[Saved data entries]
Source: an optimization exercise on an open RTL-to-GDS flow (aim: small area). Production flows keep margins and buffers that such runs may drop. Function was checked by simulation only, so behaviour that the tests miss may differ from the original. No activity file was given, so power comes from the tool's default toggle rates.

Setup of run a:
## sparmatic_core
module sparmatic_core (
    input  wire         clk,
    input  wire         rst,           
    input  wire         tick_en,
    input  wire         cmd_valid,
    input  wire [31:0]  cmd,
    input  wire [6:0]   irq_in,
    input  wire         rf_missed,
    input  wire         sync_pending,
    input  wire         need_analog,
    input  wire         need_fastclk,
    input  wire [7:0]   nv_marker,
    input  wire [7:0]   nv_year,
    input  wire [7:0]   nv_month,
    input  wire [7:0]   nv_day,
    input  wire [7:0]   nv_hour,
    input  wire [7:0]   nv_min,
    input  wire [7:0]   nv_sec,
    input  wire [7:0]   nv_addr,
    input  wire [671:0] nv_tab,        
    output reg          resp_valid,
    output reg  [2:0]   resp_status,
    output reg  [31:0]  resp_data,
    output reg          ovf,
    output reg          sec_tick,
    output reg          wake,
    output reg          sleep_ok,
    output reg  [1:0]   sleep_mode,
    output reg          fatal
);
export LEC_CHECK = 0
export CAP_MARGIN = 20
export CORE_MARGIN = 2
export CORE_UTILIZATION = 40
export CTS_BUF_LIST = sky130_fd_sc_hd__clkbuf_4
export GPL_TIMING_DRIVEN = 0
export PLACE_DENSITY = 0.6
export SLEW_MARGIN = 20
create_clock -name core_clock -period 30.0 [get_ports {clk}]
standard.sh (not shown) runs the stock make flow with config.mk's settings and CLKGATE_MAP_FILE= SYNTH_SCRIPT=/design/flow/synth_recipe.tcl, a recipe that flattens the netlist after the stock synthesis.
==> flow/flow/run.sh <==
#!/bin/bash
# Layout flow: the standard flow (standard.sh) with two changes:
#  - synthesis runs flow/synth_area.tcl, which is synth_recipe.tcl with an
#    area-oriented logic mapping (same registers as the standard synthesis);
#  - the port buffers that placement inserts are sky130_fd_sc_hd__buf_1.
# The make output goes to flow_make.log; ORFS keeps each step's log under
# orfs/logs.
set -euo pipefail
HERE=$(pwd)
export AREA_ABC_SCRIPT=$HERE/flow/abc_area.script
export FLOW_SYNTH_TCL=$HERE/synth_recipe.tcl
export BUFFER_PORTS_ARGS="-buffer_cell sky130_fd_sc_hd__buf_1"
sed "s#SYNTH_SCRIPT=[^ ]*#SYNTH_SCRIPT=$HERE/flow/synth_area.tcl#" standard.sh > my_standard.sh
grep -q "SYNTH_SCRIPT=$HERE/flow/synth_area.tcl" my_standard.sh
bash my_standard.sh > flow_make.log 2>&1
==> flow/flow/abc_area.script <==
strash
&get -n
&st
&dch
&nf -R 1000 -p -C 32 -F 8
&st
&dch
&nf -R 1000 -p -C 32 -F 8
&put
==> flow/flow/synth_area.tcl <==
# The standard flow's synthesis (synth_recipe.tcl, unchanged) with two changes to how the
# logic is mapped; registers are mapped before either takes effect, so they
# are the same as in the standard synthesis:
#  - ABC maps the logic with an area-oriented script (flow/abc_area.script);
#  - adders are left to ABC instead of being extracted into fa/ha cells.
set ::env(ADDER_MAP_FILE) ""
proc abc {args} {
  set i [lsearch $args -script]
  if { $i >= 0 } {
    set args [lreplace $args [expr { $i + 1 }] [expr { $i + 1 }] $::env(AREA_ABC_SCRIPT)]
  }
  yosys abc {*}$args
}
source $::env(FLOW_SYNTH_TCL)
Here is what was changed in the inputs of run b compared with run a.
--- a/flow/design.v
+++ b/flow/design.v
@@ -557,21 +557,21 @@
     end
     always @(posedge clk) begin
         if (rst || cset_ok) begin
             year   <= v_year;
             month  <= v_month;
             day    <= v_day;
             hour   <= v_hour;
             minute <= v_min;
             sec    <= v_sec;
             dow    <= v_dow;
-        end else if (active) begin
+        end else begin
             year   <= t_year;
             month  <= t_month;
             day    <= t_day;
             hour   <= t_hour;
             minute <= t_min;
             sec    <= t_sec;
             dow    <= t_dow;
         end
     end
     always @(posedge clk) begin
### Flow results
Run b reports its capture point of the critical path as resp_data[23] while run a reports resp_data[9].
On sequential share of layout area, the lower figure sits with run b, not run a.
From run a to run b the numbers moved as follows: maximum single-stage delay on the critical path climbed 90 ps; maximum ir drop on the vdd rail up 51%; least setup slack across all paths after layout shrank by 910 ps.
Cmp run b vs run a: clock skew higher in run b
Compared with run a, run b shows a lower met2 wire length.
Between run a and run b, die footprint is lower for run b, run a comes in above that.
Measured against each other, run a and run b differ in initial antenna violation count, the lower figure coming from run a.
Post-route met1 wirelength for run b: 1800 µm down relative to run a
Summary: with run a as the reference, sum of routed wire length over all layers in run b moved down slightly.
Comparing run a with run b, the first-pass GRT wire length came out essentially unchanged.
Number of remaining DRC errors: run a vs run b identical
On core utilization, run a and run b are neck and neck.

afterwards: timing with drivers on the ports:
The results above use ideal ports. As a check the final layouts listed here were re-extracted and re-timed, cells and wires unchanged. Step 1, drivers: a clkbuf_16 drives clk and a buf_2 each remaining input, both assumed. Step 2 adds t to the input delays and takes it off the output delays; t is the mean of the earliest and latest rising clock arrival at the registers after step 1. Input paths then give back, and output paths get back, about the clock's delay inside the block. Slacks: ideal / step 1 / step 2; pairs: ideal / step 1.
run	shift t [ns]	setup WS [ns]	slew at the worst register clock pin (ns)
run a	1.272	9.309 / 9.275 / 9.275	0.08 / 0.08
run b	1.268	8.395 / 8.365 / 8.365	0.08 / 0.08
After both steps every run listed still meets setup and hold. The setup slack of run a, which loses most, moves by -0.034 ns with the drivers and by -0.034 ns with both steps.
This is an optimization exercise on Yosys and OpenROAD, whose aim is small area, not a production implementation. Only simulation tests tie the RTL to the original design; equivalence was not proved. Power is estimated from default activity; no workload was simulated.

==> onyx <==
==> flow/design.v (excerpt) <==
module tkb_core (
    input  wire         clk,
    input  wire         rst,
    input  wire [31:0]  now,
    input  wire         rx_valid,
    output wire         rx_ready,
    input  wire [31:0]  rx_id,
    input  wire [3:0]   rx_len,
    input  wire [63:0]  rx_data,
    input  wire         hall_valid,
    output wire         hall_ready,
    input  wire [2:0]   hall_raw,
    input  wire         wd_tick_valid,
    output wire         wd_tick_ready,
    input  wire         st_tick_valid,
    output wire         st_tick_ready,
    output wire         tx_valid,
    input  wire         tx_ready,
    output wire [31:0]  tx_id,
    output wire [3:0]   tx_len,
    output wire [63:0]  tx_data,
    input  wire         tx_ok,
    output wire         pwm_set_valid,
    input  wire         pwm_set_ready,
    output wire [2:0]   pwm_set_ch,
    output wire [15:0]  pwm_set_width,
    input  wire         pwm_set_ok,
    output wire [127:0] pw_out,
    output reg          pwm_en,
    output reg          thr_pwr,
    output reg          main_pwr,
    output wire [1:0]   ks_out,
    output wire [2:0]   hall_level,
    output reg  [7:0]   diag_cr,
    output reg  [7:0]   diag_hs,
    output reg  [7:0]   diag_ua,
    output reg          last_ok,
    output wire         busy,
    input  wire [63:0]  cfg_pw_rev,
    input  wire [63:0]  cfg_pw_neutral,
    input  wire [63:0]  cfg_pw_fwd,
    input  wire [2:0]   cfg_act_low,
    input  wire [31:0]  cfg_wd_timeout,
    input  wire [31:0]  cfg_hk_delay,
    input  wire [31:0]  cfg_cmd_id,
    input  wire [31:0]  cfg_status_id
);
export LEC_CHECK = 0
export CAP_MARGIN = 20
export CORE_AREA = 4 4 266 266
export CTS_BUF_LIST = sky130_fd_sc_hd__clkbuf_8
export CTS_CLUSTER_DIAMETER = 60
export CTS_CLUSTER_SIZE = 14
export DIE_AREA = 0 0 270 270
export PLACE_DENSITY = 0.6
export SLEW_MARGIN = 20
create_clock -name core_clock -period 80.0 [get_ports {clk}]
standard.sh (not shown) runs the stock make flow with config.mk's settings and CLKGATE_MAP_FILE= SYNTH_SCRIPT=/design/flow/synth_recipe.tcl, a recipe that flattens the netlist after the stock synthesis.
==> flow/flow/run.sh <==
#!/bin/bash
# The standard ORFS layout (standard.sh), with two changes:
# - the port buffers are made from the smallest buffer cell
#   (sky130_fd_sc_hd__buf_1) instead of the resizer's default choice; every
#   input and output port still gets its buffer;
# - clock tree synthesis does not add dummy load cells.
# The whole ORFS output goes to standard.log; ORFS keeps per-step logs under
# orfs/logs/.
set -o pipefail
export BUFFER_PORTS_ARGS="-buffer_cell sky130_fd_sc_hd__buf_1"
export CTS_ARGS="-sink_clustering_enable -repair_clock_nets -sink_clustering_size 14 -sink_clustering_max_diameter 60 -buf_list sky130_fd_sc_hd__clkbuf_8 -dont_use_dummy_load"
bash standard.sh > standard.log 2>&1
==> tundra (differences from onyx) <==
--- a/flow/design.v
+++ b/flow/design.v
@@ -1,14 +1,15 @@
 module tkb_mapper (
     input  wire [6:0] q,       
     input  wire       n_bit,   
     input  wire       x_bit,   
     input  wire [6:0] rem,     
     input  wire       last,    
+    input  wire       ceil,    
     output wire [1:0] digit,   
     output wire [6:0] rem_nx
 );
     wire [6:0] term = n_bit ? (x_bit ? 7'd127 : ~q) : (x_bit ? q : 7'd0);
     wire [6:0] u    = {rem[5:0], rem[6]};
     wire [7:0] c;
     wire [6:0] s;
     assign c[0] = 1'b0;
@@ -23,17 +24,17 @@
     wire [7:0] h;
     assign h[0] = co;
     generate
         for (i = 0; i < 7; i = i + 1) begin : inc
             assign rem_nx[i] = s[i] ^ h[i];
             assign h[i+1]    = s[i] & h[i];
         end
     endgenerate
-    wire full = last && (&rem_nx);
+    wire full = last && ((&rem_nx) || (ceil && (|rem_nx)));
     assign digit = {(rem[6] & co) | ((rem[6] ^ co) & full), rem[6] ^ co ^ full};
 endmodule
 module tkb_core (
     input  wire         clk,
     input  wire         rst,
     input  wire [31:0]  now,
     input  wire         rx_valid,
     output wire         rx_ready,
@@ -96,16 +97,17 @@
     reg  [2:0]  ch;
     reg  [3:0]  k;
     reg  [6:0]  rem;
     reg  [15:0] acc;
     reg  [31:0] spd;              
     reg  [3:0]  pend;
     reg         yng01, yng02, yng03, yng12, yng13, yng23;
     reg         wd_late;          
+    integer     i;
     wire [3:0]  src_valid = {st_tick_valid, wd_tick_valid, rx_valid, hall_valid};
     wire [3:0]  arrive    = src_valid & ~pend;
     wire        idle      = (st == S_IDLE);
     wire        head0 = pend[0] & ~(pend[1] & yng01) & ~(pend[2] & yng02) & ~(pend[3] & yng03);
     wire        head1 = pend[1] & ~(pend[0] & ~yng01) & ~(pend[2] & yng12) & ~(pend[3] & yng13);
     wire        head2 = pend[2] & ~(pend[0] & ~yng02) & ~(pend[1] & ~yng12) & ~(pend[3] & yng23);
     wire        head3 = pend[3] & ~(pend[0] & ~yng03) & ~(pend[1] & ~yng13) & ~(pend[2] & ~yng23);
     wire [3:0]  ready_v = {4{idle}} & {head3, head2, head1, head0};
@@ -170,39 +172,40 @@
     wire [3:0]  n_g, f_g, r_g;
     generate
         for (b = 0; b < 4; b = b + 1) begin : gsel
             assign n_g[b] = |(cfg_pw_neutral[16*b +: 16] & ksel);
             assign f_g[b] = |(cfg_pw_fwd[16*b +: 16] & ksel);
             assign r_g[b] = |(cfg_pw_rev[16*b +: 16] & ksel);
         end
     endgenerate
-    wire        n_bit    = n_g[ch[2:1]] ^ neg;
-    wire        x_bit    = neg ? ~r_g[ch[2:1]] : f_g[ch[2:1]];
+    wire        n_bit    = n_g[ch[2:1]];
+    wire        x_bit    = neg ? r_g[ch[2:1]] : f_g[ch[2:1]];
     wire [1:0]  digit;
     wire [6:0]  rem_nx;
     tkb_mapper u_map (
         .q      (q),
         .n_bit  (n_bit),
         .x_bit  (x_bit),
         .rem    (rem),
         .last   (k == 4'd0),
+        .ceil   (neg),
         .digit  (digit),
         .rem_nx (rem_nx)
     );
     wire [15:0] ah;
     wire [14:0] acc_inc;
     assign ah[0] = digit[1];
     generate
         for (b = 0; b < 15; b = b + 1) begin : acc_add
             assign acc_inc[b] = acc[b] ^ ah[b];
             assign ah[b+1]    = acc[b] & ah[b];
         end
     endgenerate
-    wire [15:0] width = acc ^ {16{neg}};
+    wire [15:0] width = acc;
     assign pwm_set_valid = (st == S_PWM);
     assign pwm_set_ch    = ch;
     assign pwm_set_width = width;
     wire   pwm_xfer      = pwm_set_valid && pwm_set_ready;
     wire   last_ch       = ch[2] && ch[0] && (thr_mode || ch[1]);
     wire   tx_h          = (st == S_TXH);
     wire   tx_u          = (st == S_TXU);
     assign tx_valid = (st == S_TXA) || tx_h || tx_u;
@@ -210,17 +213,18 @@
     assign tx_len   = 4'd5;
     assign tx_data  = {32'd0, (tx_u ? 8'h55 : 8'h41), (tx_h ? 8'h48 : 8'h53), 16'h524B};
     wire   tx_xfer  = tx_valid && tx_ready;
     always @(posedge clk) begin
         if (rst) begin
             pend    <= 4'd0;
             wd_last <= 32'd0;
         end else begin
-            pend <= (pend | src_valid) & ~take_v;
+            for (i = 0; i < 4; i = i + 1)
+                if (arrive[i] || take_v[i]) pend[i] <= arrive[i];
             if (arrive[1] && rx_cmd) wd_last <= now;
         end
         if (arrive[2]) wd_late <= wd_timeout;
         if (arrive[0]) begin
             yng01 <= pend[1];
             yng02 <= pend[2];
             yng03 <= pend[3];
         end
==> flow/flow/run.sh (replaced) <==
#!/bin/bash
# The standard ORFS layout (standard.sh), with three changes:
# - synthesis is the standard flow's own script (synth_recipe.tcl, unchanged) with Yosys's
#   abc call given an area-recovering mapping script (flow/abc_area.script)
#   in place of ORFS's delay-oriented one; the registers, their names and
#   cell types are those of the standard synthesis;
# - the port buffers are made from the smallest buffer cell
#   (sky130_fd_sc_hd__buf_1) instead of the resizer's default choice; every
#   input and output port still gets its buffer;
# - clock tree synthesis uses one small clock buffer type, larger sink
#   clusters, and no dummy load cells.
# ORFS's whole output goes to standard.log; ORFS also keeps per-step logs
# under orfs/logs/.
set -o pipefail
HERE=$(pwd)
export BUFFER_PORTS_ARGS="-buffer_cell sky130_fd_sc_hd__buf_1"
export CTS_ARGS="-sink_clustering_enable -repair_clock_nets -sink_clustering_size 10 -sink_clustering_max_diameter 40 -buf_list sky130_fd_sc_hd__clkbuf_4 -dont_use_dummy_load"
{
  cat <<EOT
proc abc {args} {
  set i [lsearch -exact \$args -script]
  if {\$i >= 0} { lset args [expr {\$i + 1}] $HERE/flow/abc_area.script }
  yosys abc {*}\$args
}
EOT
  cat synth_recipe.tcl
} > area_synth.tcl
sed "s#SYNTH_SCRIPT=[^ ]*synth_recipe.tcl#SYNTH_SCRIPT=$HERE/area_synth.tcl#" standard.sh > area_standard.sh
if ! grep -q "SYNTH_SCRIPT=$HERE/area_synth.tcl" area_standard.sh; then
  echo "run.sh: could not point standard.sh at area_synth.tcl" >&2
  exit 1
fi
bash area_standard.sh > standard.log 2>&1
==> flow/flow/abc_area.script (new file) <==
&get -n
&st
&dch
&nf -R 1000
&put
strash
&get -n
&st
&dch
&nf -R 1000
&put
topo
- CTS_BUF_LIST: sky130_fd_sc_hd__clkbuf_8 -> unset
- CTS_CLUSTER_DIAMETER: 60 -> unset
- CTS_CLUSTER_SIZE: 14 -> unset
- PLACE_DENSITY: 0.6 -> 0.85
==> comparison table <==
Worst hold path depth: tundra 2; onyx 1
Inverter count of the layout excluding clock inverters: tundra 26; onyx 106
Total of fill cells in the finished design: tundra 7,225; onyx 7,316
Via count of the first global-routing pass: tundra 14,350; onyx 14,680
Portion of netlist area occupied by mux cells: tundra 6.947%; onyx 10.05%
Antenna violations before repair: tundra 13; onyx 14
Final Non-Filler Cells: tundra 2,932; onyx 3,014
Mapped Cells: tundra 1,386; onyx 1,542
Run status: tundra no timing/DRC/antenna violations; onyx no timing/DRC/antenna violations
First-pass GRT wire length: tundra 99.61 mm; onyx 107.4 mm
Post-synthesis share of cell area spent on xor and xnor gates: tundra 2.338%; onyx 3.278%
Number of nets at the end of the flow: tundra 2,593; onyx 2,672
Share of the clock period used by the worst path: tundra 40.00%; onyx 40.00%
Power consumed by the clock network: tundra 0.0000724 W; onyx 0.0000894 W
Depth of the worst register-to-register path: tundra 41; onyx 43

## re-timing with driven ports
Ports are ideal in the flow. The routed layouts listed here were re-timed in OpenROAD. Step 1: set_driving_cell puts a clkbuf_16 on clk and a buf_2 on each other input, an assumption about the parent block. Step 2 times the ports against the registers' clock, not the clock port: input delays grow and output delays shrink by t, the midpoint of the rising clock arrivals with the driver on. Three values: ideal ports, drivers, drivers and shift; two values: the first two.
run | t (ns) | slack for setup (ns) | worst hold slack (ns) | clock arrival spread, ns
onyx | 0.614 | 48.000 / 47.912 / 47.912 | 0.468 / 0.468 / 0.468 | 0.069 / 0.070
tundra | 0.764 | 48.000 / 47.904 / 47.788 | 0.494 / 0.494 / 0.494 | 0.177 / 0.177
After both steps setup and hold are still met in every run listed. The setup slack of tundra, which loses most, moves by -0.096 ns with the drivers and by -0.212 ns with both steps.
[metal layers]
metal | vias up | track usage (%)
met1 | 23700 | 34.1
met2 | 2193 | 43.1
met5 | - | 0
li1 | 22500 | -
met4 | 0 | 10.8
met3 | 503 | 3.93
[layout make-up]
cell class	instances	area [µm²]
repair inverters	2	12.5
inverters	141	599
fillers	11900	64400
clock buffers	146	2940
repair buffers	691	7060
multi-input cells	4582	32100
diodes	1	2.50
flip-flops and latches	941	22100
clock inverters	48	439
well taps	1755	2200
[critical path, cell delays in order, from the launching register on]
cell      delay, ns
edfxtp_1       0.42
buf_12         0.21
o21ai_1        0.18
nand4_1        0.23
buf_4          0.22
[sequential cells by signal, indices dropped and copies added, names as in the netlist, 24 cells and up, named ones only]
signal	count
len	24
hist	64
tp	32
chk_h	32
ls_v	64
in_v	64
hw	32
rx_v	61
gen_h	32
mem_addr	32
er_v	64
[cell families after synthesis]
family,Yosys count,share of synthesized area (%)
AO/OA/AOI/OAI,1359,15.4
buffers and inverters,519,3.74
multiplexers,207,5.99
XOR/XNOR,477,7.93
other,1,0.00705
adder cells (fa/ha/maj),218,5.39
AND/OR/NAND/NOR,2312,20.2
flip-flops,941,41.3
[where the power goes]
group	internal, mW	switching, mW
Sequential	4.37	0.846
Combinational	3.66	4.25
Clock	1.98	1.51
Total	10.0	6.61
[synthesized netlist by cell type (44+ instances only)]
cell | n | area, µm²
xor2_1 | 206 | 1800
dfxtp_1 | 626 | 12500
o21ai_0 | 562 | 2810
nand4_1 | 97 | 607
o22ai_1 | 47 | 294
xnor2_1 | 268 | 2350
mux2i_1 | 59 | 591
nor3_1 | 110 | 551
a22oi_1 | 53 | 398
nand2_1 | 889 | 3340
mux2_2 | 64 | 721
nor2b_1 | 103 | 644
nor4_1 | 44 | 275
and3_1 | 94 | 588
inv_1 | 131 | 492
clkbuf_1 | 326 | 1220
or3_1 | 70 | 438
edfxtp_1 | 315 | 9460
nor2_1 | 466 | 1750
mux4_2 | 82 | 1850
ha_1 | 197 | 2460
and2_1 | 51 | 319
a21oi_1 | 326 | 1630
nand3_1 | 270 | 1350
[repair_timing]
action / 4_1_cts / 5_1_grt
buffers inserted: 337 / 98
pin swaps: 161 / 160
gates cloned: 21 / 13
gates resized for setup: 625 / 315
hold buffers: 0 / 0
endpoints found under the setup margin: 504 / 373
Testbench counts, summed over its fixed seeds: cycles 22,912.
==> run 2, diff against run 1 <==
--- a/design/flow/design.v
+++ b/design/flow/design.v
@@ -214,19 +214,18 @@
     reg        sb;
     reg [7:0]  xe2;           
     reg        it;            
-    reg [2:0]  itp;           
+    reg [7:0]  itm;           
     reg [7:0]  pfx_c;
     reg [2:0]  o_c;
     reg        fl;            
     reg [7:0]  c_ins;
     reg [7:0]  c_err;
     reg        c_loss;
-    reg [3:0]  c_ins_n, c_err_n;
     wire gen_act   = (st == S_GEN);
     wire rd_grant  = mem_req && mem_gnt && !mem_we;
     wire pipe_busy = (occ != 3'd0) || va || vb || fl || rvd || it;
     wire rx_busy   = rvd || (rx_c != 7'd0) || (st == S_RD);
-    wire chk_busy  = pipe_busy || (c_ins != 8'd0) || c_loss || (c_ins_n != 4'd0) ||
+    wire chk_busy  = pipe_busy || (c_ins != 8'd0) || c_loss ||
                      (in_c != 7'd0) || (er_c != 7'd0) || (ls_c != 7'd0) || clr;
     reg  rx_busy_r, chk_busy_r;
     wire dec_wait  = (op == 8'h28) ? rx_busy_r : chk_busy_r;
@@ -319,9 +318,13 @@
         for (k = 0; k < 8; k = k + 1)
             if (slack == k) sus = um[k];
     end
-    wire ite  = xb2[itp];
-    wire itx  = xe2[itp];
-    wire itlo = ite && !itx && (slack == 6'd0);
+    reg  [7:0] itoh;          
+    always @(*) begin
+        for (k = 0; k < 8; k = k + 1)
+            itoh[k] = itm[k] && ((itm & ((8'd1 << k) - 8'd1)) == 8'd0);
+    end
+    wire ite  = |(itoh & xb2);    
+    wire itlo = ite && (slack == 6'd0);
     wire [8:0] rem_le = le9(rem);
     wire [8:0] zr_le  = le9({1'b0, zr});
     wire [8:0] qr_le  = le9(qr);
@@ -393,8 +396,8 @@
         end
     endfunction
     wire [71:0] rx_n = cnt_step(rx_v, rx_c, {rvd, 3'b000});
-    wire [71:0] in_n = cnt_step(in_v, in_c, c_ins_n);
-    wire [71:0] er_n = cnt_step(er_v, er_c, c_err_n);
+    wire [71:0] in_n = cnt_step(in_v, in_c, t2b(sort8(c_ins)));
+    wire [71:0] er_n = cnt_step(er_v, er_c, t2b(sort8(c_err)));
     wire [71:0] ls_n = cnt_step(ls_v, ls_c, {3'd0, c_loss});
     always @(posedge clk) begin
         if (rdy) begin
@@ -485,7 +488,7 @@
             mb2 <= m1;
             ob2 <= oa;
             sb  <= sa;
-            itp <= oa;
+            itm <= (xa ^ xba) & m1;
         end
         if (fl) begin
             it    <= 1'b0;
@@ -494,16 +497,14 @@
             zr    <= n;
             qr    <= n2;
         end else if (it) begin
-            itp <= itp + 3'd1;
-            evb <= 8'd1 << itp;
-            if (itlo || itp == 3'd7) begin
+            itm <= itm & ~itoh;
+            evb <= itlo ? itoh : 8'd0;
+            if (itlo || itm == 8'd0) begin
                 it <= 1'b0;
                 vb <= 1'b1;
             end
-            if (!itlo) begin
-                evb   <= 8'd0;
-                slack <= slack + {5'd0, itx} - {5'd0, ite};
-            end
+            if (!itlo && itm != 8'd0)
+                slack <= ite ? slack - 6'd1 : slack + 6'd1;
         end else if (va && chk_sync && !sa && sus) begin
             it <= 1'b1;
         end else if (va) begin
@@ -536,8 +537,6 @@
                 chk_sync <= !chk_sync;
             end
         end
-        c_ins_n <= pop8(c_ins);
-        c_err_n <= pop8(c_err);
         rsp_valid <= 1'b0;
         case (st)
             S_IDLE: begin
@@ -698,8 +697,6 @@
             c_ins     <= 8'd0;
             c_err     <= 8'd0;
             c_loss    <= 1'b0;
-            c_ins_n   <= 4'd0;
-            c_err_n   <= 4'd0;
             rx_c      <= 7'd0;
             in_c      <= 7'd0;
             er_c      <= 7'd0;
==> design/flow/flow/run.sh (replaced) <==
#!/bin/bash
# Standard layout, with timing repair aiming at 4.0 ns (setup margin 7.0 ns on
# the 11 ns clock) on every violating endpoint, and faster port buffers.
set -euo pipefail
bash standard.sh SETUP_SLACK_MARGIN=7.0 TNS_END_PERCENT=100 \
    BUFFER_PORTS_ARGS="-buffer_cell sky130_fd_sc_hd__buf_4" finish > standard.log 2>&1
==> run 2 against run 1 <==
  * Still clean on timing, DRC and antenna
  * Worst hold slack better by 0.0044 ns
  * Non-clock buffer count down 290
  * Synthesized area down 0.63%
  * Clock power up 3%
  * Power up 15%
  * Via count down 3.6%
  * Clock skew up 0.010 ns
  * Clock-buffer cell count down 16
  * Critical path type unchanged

Instructions to follow
Proceeding from the line containing "wire [8:0] zr_le" through the line containing "it <= 1'b1;", transcribe the lines above exactly, both end lines included.

Solution for this task
     wire [8:0] zr_le  = le9({1'b0, zr});
     wire [8:0] qr_le  = le9(qr);
@@ -393,8 +396,8 @@
         end
     endfunction
     wire [71:0] rx_n = cnt_step(rx_v, rx_c, {rvd, 3'b000});
-    wire [71:0] in_n = cnt_step(in_v, in_c, c_ins_n);
-    wire [71:0] er_n = cnt_step(er_v, er_c, c_err_n);
+    wire [71:0] in_n = cnt_step(in_v, in_c, t2b(sort8(c_ins)));
+    wire [71:0] er_n = cnt_step(er_v, er_c, t2b(sort8(c_err)));
     wire [71:0] ls_n = cnt_step(ls_v, ls_c, {3'd0, c_loss});
     always @(posedge clk) begin
         if (rdy) begin
@@ -485,7 +488,7 @@
             mb2 <= m1;
             ob2 <= oa;
             sb  <= sa;
-            itp <= oa;
+            itm <= (xa ^ xba) & m1;
         end
         if (fl) begin
             it    <= 1'b0;
@@ -494,16 +497,14 @@
             zr    <= n;
             qr    <= n2;
         end else if (it) begin
-            itp <= itp + 3'd1;
-            evb <= 8'd1 << itp;
-            if (itlo || itp == 3'd7) begin
+            itm <= itm & ~itoh;
+            evb <= itlo ? itoh : 8'd0;
+            if (itlo || itm == 8'd0) begin
                 it <= 1'b0;
                 vb <= 1'b1;
             end
-            if (!itlo) begin
-                evb   <= 8'd0;
-                slack <= slack + {5'd0, itx} - {5'd0, ite};
-            end
+            if (!itlo && itm != 8'd0)
+                slack <= ite ? slack - 6'd1 : slack + 6'd1;
         end else if (va && chk_sync && !sa && sus) begin
             it <= 1'b1;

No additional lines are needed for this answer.